EXERCISE OBJECTIVE => The listing below contains a span that opens with the line containing "-- stage by" and closes with the line containing "set_output_delay 0.205 -clock". Return that span exactly.

DATA IN THIS EXERCISE =>

***

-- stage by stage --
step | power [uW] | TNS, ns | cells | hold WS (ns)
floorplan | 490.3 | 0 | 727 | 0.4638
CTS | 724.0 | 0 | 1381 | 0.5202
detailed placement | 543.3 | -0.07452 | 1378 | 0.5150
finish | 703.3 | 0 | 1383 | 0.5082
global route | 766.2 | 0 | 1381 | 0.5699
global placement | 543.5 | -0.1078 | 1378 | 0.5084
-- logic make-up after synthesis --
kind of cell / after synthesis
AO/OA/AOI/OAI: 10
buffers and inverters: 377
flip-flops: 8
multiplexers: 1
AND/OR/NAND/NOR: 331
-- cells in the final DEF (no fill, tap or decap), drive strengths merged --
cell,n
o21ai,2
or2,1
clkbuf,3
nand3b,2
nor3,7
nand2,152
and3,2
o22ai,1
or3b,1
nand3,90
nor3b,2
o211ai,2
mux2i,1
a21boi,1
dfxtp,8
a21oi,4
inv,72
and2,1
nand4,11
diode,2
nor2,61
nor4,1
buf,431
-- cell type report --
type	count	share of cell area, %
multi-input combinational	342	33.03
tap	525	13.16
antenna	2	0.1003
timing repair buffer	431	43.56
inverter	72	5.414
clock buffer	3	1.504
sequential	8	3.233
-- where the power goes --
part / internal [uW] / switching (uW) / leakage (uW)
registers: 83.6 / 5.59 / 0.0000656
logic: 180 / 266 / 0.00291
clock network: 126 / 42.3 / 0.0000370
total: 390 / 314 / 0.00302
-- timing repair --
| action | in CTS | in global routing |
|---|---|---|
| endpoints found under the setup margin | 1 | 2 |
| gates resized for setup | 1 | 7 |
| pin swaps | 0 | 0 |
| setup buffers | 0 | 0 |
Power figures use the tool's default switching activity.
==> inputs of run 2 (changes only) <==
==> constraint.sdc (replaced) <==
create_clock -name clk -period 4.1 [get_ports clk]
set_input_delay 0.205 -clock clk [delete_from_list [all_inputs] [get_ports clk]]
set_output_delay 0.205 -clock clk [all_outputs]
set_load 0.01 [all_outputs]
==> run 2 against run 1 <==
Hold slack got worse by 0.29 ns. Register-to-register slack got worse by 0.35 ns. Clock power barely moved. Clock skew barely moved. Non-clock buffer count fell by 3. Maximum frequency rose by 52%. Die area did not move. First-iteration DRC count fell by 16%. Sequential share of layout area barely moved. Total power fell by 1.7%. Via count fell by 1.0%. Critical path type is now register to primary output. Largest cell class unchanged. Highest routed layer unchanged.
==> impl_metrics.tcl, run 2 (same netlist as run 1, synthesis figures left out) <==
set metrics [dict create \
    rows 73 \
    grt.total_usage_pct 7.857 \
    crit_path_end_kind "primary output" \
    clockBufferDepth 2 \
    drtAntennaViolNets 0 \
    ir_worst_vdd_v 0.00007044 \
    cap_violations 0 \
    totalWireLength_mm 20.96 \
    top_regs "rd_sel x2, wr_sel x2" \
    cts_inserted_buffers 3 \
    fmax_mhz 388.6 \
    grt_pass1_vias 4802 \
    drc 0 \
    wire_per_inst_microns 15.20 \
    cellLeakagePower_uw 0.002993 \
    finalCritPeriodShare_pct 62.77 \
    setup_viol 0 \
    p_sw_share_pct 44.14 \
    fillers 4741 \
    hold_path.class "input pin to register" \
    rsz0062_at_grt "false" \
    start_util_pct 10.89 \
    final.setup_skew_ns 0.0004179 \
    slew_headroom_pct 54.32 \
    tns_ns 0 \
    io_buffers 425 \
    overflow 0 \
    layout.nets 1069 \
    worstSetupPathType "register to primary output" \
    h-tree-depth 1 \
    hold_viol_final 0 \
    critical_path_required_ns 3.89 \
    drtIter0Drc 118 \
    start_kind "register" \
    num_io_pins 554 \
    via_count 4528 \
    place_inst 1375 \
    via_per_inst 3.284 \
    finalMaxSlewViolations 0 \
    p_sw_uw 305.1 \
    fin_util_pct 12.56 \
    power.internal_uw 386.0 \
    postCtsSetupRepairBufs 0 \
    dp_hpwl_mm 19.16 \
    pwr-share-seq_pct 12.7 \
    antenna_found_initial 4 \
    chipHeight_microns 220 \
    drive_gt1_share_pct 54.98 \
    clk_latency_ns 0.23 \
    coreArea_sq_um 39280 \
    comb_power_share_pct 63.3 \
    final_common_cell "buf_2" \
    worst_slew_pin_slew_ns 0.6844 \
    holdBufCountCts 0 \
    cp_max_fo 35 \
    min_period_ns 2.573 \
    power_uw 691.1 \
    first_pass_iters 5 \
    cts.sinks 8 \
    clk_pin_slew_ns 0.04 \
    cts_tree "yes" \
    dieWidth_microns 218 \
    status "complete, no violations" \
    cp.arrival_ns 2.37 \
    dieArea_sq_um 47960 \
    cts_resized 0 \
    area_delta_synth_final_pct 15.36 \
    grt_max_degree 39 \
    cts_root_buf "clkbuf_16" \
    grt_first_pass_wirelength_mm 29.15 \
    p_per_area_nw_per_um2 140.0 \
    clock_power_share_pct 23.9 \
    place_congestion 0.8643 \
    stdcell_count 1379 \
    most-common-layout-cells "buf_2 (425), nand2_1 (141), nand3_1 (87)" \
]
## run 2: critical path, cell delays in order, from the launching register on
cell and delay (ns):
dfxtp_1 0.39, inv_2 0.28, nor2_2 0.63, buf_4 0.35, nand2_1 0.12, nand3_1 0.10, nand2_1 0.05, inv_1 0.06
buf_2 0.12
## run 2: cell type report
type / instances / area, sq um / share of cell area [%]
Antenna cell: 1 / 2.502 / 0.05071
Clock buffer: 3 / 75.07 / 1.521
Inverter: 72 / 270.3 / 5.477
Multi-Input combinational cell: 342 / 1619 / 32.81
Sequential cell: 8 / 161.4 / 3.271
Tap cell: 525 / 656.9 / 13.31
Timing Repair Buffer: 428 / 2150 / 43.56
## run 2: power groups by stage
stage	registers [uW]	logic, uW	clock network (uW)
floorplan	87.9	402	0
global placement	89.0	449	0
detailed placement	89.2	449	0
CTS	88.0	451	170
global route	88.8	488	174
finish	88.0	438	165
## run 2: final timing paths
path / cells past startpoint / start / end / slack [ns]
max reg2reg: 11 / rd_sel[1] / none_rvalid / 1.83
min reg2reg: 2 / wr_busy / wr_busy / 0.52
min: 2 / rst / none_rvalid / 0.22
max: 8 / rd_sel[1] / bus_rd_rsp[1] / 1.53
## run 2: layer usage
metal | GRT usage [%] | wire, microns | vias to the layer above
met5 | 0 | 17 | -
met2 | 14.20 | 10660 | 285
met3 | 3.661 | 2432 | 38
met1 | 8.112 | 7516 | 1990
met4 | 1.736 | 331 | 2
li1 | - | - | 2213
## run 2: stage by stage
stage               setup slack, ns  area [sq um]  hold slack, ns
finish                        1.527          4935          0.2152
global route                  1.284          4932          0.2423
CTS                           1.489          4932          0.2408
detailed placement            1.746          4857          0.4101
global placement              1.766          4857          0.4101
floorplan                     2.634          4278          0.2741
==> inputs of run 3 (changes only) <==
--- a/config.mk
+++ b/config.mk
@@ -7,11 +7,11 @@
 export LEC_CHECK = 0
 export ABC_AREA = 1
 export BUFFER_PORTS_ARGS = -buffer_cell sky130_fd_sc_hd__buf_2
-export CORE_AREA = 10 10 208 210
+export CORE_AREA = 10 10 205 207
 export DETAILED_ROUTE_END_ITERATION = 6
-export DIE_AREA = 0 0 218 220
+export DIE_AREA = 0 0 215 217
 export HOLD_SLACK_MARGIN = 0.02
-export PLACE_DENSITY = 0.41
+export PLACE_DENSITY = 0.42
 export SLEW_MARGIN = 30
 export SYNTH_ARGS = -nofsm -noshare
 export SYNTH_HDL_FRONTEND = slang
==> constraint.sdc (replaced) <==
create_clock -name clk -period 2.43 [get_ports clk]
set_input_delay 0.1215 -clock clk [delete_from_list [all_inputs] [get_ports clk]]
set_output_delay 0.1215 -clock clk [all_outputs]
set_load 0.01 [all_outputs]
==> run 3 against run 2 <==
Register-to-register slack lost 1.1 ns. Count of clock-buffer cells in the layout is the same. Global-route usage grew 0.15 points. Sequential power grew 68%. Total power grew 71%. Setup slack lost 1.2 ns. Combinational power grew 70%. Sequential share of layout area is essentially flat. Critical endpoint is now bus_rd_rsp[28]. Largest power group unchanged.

***

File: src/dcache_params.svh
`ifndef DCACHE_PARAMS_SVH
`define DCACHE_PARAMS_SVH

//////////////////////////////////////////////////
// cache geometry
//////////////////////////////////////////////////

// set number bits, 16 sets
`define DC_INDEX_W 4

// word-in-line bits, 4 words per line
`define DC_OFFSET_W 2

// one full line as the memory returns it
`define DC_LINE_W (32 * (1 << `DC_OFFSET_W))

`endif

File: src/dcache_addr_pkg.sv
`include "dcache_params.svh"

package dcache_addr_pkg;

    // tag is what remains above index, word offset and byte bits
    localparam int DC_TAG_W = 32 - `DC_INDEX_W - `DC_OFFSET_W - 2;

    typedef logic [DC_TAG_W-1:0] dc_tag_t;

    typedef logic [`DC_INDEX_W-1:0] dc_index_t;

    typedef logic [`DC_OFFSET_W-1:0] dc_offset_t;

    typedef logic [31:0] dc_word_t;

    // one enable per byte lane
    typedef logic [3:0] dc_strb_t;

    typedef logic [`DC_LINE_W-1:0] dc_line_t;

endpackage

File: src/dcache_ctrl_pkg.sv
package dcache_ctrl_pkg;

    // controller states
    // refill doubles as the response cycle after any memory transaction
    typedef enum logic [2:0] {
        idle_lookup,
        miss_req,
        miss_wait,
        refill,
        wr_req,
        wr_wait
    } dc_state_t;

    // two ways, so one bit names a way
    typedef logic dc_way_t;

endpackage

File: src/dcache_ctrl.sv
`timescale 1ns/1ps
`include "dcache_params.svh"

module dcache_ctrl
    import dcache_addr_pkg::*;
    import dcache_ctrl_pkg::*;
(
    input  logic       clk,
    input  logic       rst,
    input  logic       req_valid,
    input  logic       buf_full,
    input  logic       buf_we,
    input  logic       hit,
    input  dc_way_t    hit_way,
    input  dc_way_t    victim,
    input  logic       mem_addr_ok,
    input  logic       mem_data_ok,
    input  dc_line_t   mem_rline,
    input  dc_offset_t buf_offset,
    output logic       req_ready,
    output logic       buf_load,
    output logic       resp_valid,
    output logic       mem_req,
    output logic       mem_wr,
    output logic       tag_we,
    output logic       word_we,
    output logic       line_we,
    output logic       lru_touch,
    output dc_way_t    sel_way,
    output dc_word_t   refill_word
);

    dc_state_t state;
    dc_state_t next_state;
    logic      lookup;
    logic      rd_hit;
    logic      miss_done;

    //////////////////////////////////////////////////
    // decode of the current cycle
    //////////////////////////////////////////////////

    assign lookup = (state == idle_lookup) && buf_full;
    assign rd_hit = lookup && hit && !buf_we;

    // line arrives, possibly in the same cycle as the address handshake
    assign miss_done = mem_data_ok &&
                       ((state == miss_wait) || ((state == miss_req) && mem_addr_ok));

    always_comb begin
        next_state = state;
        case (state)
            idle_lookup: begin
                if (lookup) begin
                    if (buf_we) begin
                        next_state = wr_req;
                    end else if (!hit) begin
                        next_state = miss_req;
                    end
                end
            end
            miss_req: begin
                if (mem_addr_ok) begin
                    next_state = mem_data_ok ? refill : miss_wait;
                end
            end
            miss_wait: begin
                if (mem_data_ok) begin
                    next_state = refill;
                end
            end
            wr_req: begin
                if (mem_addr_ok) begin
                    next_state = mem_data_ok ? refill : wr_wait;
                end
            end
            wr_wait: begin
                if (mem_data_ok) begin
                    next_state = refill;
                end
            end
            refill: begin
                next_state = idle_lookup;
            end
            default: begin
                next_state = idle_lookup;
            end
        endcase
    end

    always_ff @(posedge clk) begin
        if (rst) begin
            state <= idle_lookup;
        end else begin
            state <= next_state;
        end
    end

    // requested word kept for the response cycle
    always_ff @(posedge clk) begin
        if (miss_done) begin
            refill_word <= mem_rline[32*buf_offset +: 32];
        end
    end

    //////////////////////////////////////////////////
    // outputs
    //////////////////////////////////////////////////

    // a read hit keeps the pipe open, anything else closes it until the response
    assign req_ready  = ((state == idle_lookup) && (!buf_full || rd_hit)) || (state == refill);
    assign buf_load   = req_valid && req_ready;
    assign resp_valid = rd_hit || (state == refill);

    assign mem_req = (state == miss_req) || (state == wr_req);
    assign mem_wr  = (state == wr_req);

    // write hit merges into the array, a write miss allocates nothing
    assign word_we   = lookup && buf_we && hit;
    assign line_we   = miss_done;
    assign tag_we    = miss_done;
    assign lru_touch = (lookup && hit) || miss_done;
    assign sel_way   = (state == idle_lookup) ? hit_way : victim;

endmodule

***

RESPONSE TO THIS EXERCISE =>
-- stage by stage --
step | power [uW] | TNS, ns | cells | hold WS (ns)
floorplan | 490.3 | 0 | 727 | 0.4638
CTS | 724.0 | 0 | 1381 | 0.5202
detailed placement | 543.3 | -0.07452 | 1378 | 0.5150
finish | 703.3 | 0 | 1383 | 0.5082
global route | 766.2 | 0 | 1381 | 0.5699
global placement | 543.5 | -0.1078 | 1378 | 0.5084
-- logic make-up after synthesis --
kind of cell / after synthesis
AO/OA/AOI/OAI: 10
buffers and inverters: 377
flip-flops: 8
multiplexers: 1
AND/OR/NAND/NOR: 331
-- cells in the final DEF (no fill, tap or decap), drive strengths merged --
cell,n
o21ai,2
or2,1
clkbuf,3
nand3b,2
nor3,7
nand2,152
and3,2
o22ai,1
or3b,1
nand3,90
nor3b,2
o211ai,2
mux2i,1
a21boi,1
dfxtp,8
a21oi,4
inv,72
and2,1
nand4,11
diode,2
nor2,61
nor4,1
buf,431
-- cell type report --
type	count	share of cell area, %
multi-input combinational	342	33.03
tap	525	13.16
antenna	2	0.1003
timing repair buffer	431	43.56
inverter	72	5.414
clock buffer	3	1.504
sequential	8	3.233
-- where the power goes --
part / internal [uW] / switching (uW) / leakage (uW)
registers: 83.6 / 5.59 / 0.0000656
logic: 180 / 266 / 0.00291
clock network: 126 / 42.3 / 0.0000370
total: 390 / 314 / 0.00302
-- timing repair --
| action | in CTS | in global routing |
|---|---|---|
| endpoints found under the setup margin | 1 | 2 |
| gates resized for setup | 1 | 7 |
| pin swaps | 0 | 0 |
| setup buffers | 0 | 0 |
Power figures use the tool's default switching activity.
==> inputs of run 2 (changes only) <==
==> constraint.sdc (replaced) <==
create_clock -name clk -period 4.1 [get_ports clk]
set_input_delay 0.205 -clock clk [delete_from_list [all_inputs] [get_ports clk]]
set_output_delay 0.205 -clock clk [all_outputs]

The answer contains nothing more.